Beth Anderson is the author of The Impending Collision (REM Press, 1997), The Domain of Inquiry (Instress, 1999), and In Residence (Pressed Wafer, forthcoming). Her poems have appeared in The Germ, Hanging Loose, Arshile, and other journals and in An Anthology of New (American) Poets (Talisman House, 1998). Other works online include poetry at The East Village Poetry website (www.theeastvillage.org/) and at Duration (members.xoom.com/Duration/index.html). She works in Boston as a lexicographer and is the editor and publisher of reference: press chapbooks.
Working Notes
In Residence is a cycle of twelve poems. The project was initiated on a manual typewriter one autumn when the prospect of moving loomed large and nearly definite, when my professional obligations loomed equally large and very definite, and when I had finished rereading Williams's Kora in Hell. I took as my model Williams's writing process as he describes it in his introduction to Kora; he wrote every night for a year no matter the circumstances and revised the results into the poem. My typewriter gave the act of writing a physicality that meshed with the concerns of the writing; throughout the cycle place and replacement recur, generated by motifs of structure and structuring, buildings and building. In Residence was completed some months prior to my move and before I knew where that move would land me, so the poems are acts of anticipation. Their descriptions of place imagine the hunt for it, the method of finding placement, the process of giving up a city where I'd lived for a decade even as I continued to live in it.
An Accusation Abetted
When you refuse me stories because of slight variance
I cannot clear a space for lightning. It remains veiled by environment,
prepares to sail through gorges along the river that will be
purposely flooded in twelve years, beside the coal-dusted buildings
that will adorn the innards of a gargantuan lake. What we haul
across our shoulders and breathe out is drifting with the rivers surface,
too, barely missing barges and coating the water with near-words.

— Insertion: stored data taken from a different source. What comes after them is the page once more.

===== src/rtl/mult8_pkg.sv =====
// Shared types and constants for the shift-and-add multiplier.
package mult8_pkg;

  typedef enum logic [1:0] {IDLE, RUN, DONE} mult_state_t;

  localparam int WIDTH = 8;
  localparam int STEPS = 8;

endpackage


===== src/rtl/FullAdder8bit.sv =====
// 8-bit adder with carry in/out used as the partial-product adder.
module FullAdder8bit (
  input  logic [7:0] A,
  input  logic [7:0] B,
  input  logic       Cin,
  output logic [7:0] Sum,
  output logic       Cout
);

  assign {Cout, Sum} = {1'b0, A} + {1'b0, B} + {8'b0, Cin};

endmodule
`config.mk`:
```
export PLATFORM = sky130hd
export DESIGN_NAME = pc_sequencer_flat
export DESIGN_NICKNAME = d
export VERILOG_FILES = /design/src/rtl/pc_sequencer_if.sv /design/src/rtl/pc_sequencer.sv /design/src/flat_wrapper.sv
export SDC_FILE = /design/constraint.sdc
export NUM_CORES = 1
export LEC_CHECK = 0
export CAP_MARGIN = 20
export CORE_MARGIN = 4
export CORE_UTILIZATION = 33
export DETAILED_ROUTE_END_ITERATION = 7
export PLACE_DENSITY = 0.51
export SLEW_MARGIN = 20
export SYNTH_ARGS = -nofsm -noshare
export SYNTH_HDL_FRONTEND = slang
export SYNTH_SLANG_ARGS = --single-unit
```
`constraint.sdc`:
```
create_clock -name clk -period 4.6 [get_ports clk]
set_input_delay 0.92 -clock clk [delete_from_list [all_inputs] [get_ports clk]]
set_output_delay 0.92 -clock clk [all_outputs]
set_load 0.005 [all_outputs]
```
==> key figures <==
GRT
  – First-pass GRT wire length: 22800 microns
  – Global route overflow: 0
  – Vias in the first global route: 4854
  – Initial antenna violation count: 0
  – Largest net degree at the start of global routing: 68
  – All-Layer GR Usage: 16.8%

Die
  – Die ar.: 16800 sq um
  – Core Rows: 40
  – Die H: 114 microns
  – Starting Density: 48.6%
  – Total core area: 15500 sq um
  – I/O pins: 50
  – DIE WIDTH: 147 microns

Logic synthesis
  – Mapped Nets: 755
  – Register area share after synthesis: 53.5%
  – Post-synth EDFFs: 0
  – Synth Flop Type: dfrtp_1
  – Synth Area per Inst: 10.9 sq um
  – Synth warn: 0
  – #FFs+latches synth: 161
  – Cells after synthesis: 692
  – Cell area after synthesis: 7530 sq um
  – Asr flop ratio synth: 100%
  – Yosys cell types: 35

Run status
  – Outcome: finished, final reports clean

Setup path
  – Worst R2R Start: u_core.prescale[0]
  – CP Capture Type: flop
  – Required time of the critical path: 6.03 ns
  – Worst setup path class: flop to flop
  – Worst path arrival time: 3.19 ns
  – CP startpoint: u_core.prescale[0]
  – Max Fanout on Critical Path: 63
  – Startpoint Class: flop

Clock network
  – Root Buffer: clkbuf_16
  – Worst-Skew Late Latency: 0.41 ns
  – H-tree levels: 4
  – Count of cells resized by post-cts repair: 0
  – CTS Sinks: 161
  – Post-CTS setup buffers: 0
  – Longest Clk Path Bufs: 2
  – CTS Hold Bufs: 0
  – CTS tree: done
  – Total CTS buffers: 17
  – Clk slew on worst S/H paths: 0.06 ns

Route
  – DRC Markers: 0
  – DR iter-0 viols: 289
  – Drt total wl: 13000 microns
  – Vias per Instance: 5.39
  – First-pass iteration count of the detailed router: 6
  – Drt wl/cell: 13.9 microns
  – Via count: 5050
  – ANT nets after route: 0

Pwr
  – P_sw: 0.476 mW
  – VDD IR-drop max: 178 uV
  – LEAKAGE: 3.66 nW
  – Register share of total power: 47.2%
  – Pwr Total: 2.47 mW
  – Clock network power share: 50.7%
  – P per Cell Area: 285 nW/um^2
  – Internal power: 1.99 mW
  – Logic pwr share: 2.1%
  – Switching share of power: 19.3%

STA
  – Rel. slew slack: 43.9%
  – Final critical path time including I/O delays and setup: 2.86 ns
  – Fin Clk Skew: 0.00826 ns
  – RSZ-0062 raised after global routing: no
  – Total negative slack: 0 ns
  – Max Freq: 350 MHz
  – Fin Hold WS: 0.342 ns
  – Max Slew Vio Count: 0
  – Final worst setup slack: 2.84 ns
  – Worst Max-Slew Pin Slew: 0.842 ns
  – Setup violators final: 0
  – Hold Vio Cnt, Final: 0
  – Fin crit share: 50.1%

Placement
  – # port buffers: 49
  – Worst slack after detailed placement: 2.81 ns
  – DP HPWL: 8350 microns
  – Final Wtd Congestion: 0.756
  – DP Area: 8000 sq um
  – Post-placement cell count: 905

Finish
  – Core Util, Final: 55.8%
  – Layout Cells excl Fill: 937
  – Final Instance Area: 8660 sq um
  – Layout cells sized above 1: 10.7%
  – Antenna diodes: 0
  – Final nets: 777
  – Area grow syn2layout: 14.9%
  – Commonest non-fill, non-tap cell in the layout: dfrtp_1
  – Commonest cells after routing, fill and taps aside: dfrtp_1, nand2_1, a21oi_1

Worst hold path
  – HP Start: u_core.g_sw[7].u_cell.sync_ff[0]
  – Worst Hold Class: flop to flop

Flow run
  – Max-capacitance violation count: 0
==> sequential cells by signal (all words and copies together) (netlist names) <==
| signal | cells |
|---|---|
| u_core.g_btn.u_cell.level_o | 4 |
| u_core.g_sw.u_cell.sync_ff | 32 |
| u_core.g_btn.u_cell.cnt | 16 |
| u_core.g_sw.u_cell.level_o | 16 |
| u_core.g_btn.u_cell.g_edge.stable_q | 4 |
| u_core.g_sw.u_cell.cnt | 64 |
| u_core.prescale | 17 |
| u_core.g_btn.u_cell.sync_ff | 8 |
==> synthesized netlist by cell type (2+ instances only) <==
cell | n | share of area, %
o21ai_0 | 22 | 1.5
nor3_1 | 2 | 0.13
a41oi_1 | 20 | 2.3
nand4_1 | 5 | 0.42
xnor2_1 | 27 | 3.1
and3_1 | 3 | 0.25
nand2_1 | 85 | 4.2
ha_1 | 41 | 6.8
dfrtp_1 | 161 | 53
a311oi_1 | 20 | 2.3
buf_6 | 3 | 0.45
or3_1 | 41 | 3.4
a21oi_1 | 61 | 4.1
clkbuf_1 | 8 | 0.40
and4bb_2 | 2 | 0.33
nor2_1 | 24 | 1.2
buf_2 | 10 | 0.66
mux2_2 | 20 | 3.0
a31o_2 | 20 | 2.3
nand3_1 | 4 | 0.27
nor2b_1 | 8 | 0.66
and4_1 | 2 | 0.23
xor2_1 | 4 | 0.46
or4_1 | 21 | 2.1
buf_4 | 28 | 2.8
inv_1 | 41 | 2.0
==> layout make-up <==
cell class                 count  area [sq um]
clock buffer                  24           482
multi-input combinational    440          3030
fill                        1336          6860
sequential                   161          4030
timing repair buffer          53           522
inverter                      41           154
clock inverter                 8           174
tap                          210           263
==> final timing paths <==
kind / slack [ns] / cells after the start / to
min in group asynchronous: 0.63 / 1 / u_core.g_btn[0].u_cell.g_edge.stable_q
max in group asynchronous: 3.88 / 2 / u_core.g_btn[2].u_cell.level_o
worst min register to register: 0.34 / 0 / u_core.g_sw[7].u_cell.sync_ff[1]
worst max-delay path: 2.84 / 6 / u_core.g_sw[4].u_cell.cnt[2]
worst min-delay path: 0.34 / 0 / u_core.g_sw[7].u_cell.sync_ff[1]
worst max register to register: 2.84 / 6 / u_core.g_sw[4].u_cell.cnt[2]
**src/rtl/seq_mult_ctrl_pkg.sv**
```systemverilog
// Shared types and the bit-level adder cell for the iterative shift-add multiplier.
// The state encoding is fixed so that debug taps and other blocks decode it the same way.
package seq_mult_ctrl_pkg;

    localparam int DEFAULT_WIDTH = 8;

    typedef enum logic [1:0] {
        IDLE = 2'd0,
        RUN  = 2'd1,
        DONE = 2'd2
    } state_t;

    // One full-adder cell, returned as {carry_out, sum}.
    function automatic logic [1:0] full_add(
        input logic a,
        input logic b,
        input logic ci
    );
        return {(a & b) | (ci & (a ^ b)), a ^ b ^ ci};
    endfunction

endpackage

```
**src/rtl/seq_mult_step.sv**
```systemverilog
// One partial-product step: acc + (en ? areg : 0), with the carry kept in sum[WIDTH].
// Purely combinational, zero latency; it never stalls and applies no backpressure.
// It is a ripple of full-adder cells, so a carry-save variant can replace it without changing the FSM.
module seq_mult_step
    import seq_mult_ctrl_pkg::*;
#(
    parameter int WIDTH = DEFAULT_WIDTH
) (
    input  logic [WIDTH-1:0] acc,
    input  logic [WIDTH-1:0] areg,
    input  logic             en,
    output logic [WIDTH:0]   sum
);

    logic [WIDTH-1:0] addend;
    logic [1:0]       fa;
    logic             carry;

    assign addend = en ? areg : '0;

    always_comb begin
        fa    = '0;
        carry = 1'b0;
        sum   = '0;
        for (int i = 0; i < WIDTH; i++) begin
            fa     = full_add(acc[i], addend[i], carry);
            sum[i] = fa[0];
            carry  = fa[1];
        end
        sum[WIDTH] = carry;
    end

endmodule

```
**src/rtl/seq_mult_ctrl.sv**
```systemverilog
// Sequencing controller for an iterative unsigned shift-add multiplier that reuses one adder step.
// out_valid rises exactly WIDTH clocks after the accept edge; the throughput is one product per WIDTH+2 clocks.
// The product is held in DONE until out_ready; in_ready is high only in IDLE, and flush aborts from any state.
module seq_mult_ctrl
    import seq_mult_ctrl_pkg::*;
#(
    parameter int WIDTH = DEFAULT_WIDTH,
    parameter int CNT_W = $clog2(WIDTH + 1)
) (
    input  logic               clk,
    input  logic               rst_n,
    input  logic               in_valid,
    output logic               in_ready,
    input  logic [WIDTH-1:0]   in_a,
    input  logic [WIDTH-1:0]   in_b,
    input  logic               flush,
    output logic               busy,
    output logic               out_valid,
    input  logic               out_ready,
    output logic [2*WIDTH-1:0] out_p
);

    localparam logic [CNT_W-1:0] LAST_STEP = CNT_W'(WIDTH - 1);

    state_t           state;
    state_t           state_nxt;
    logic [WIDTH-1:0] acc;
    logic [WIDTH-1:0] acc_nxt;
    logic [WIDTH-1:0] mreg;
    logic [WIDTH-1:0] mreg_nxt;
    logic [WIDTH-1:0] areg;
    logic [WIDTH-1:0] areg_nxt;
    logic [CNT_W-1:0] cnt;
    logic [CNT_W-1:0] cnt_nxt;
    logic [WIDTH:0]   step_sum;

    seq_mult_step #(
        .WIDTH (WIDTH)
    ) u_step (
        .acc  (acc),
        .areg (areg),
        .en   (mreg[0]),
        .sum  (step_sum)
    );

    always_ff @(posedge clk or negedge rst_n) begin
        if (!rst_n) begin
            state <= IDLE;
            acc   <= '0;
            mreg  <= '0;
            areg  <= '0;
            cnt   <= '0;
        end else begin
            state <= state_nxt;
            acc   <= acc_nxt;
            mreg  <= mreg_nxt;
            areg  <= areg_nxt;
            cnt   <= cnt_nxt;
        end
    end

    always_comb begin
        state_nxt = state;
        acc_nxt   = acc;
        mreg_nxt  = mreg;
        areg_nxt  = areg;
        cnt_nxt   = cnt;

        if (flush) begin
            // Abort wins over any handshake in the same cycle; a pending product is dropped.
            state_nxt = IDLE;
            cnt_nxt   = '0;
        end else begin
            case (state)
                IDLE: begin
                    if (in_valid) begin
                        areg_nxt  = in_a;
                        mreg_nxt  = in_b;
                        acc_nxt   = '0;
                        cnt_nxt   = '0;
                        state_nxt = RUN;
                    end
                end
                RUN: begin
                    // The {carry, sum, mreg} value shifts right by one, so sum[0] enters the top of mreg.
                    {acc_nxt, mreg_nxt} = {step_sum, mreg[WIDTH-1:1]};
                    cnt_nxt             = cnt + CNT_W'(1);
                    if (cnt == LAST_STEP) begin
                        state_nxt = DONE;
                    end
                end
                DONE: begin
                    if (out_ready) begin
                        state_nxt = IDLE;
                    end
                end
                default: begin
                    state_nxt = IDLE;
                end
            endcase
        end
    end

    assign in_ready  = (state == IDLE);
    assign busy      = (state == RUN);
    assign out_valid = (state == DONE);
    assign out_p     = {acc, mreg};

endmodule

```
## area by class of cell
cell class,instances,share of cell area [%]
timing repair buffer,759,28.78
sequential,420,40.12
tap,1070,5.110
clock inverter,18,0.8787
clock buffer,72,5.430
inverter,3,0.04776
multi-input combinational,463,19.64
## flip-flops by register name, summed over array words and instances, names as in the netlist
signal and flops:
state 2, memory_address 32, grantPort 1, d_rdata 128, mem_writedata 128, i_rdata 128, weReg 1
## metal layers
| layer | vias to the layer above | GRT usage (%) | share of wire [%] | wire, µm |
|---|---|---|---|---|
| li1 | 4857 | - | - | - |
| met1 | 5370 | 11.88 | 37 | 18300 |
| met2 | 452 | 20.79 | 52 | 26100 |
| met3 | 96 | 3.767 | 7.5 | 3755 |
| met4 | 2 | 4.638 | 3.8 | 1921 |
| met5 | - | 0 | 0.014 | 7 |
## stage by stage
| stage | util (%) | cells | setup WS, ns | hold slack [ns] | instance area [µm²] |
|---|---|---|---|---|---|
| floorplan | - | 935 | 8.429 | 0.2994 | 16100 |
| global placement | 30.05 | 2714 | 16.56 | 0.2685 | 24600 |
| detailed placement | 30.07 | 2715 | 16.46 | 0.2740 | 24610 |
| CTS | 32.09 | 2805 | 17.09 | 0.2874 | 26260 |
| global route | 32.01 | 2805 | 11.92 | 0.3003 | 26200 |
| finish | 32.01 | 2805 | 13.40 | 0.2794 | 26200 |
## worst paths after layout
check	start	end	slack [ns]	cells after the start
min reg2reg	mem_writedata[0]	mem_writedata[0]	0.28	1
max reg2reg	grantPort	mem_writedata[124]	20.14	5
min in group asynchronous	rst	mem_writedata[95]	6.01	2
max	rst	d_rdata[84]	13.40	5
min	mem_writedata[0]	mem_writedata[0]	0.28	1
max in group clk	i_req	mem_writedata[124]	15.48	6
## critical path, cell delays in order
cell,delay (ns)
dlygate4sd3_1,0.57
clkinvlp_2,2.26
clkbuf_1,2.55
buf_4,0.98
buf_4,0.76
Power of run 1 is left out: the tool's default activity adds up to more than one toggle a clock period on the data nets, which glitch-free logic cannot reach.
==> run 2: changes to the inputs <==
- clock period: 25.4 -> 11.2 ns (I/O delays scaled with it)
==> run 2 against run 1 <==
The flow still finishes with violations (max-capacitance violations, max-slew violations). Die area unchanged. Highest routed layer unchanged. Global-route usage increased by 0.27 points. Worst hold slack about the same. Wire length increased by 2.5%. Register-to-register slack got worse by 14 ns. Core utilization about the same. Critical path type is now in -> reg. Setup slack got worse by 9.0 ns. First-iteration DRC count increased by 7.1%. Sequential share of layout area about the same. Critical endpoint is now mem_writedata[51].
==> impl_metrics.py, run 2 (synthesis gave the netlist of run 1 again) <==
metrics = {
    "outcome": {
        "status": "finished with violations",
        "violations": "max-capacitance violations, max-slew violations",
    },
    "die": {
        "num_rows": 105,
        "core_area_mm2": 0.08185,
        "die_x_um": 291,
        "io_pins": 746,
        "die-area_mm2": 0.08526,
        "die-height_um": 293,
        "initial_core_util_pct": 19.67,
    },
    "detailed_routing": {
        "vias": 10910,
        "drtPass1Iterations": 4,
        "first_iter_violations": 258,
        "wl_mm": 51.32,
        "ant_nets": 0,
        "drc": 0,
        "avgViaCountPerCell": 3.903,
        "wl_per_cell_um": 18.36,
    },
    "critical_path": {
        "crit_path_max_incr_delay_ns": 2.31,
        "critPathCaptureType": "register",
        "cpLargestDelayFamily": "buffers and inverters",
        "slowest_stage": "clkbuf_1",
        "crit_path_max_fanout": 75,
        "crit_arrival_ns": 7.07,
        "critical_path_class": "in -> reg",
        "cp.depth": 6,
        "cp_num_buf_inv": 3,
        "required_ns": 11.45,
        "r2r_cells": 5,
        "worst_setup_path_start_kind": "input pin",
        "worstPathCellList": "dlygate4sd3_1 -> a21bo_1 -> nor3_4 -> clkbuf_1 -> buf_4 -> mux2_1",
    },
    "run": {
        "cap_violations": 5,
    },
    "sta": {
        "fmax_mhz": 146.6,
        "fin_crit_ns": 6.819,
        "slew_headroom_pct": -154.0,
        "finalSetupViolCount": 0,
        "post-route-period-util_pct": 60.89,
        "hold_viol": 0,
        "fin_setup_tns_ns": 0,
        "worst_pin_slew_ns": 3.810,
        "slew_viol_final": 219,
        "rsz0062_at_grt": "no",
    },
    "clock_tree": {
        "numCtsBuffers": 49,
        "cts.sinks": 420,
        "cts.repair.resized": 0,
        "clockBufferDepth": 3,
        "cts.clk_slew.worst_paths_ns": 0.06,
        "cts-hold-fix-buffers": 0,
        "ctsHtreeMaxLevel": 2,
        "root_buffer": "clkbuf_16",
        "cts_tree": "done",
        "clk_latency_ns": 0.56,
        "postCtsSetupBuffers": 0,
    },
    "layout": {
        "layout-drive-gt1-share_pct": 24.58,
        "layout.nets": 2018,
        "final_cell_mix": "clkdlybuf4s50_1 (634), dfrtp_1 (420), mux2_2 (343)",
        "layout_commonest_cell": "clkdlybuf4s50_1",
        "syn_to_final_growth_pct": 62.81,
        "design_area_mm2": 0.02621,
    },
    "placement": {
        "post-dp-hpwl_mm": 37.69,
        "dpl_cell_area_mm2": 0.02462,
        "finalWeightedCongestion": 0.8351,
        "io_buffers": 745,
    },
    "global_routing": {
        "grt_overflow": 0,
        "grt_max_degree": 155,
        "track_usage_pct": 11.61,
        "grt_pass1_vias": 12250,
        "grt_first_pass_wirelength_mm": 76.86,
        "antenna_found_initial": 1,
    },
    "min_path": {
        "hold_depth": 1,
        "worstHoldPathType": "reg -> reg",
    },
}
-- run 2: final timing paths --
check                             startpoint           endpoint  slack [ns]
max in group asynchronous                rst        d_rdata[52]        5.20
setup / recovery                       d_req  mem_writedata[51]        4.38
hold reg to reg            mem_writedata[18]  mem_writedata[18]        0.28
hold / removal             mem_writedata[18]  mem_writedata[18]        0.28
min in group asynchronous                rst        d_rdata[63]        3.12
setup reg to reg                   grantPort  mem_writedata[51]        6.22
--- src/rtl/brm_rate_decoder.sv ---
// Counts Z_IN pulses per 2^WIN_BITS enabled cycles; result appears 1 cycle after the last sample with VALID/READY,
// a new result overwrites an unconsumed one. Optional sticky overrun flag OVR under BRM_DEC_OVERRUN_EN.
module brm_rate_decoder
    import brm_pkg::*;
#(
    parameter int WIN_BITS = WIN_BITS_DEF,
    parameter int RATE_W   = rate_w(WIN_BITS)
) (
    input  logic              CK,
    input  logic              RN,
    input  logic              EN,
    input  logic              Z_IN,
    output logic [RATE_W-1:0] RATE,
    output logic              VALID,
    input  logic              READY,
    output logic              OVR
);

    logic              win_tc;
    logic              capture;
    logic [RATE_W-1:0] acc_q,   acc_d;
    logic [RATE_W-1:0] rate_q,  rate_d;
    logic              valid_q, valid_d;
    logic [RATE_W-1:0] acc_sum;

    brm_win_cnt #(
        .WIN_BITS (WIN_BITS)
    ) u_win_cnt (
        .ck_i (CK),
        .rn_i (RN),
        .en_i (EN),
        .tc_o (win_tc)
    );

    assign capture = EN & win_tc;
    // Include the final sample so the captured value covers the full window.
    assign acc_sum = acc_q + RATE_W'(Z_IN);

    always_comb begin
        acc_d   = acc_q;
        rate_d  = rate_q;
        valid_d = valid_q;
        if (capture) begin
            acc_d   = '0;
            rate_d  = acc_sum;
            valid_d = 1'b1;
        end else begin
            if (EN) begin
                acc_d = acc_sum;
            end
            if (valid_q && READY) begin
                valid_d = 1'b0;
            end
        end
    end

    always_ff @(posedge CK or negedge RN) begin
        if (!RN) begin
            acc_q   <= '0;
            rate_q  <= '0;
            valid_q <= 1'b0;
        end else begin
            acc_q   <= acc_d;
            rate_q  <= rate_d;
            valid_q <= valid_d;
        end
    end

    assign RATE  = rate_q;
    assign VALID = valid_q;

`ifdef BRM_DEC_OVERRUN_EN
    logic ovr_q, ovr_d;

    always_comb begin
        ovr_d = ovr_q;
        if (capture && valid_q && !READY) begin
            ovr_d = 1'b1;
        end
    end

    always_ff @(posedge CK or negedge RN) begin
        if (!RN) begin
            ovr_q <= 1'b0;
        end else begin
            ovr_q <= ovr_d;
        end
    end

    assign OVR = ovr_q;
`else
    assign OVR = 1'b0;
`endif

endmodule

It is a form of fjord, a means of holding the tongue against the teeth
in preparation for speech. I have never seen anything
like this balance of shore and current and so will myself to have
visual recall, using this profile as if it were the beginning of a familiar movie
to generate cues, nearly serial, nearly three thousand miles long.
The accusatory posture was accentuated with brows, arching
to voice a desire for the skeletal. Ready to admonish, fingers cocked,
we wrote barter systems in the minutes but did not follow up.
In each lyric was lyricism rendered by a sullen face,
by fatigue without armor, unable to tell the tale
and excuse crying wolf. Tomorrow we may strive for
the correct balance of pause and gesture, settle for learning how
to read the months as signals. Perhaps with a wave toward function
or with spread fingers hovering over the floorboards, or by assigning the unruly
monosyllabic names. And then to learn that your house is not
your house but a group of stances taken together to indicate tenancy.
Yonder Dry Dry Grasses
Yonder the meadows indicate signatures pressed into beach sand
somehow heaped between a twisted oak and soil spilled with the tides.
Tantalizing wind. We expected this momentum to be seamless
and all our preparations were as if we could rely on two remaining episodes
and details of their scripts. Changing the paper for the next day
ensures pretense will continue gently
but leveling the page and land requires a responsive interlace.
The envisioned means of coming true will either conjugate or fall.
We set that territory apart as if we meant it, leapt from bell towers when necessary
and craved happiness between times. I knew many of the streets and landmarks,
was prepared to climb and admire and enter into history
and its keeping, all for the sake, needing memory,
dallying over when to move on in the most comforted way possible.
The spaces skipped, the back would break, these can be fought
like the laboratory's resemblance to heaven. The town cudgels
its place with the locals like salt. Quality and its issues
begin to curl when neglected, tendril-headed, a clear and graphic rule
that will provide per samplers and other offerings.
Weaving through crops in order to identify botanical names
we came to the dank pool where we hoped to see portraits but settled
for dislike. Rehearsals transmuted into performance, bodies arched
to fit over bicycle racks and shoes came untied. These
were the only things about us that adjusted to the new century.
As if giving could lend credence we gave and gave
while the water's metallic taste affected vision and indicated a figure
silhouetted imprecisely where the pond had been drained.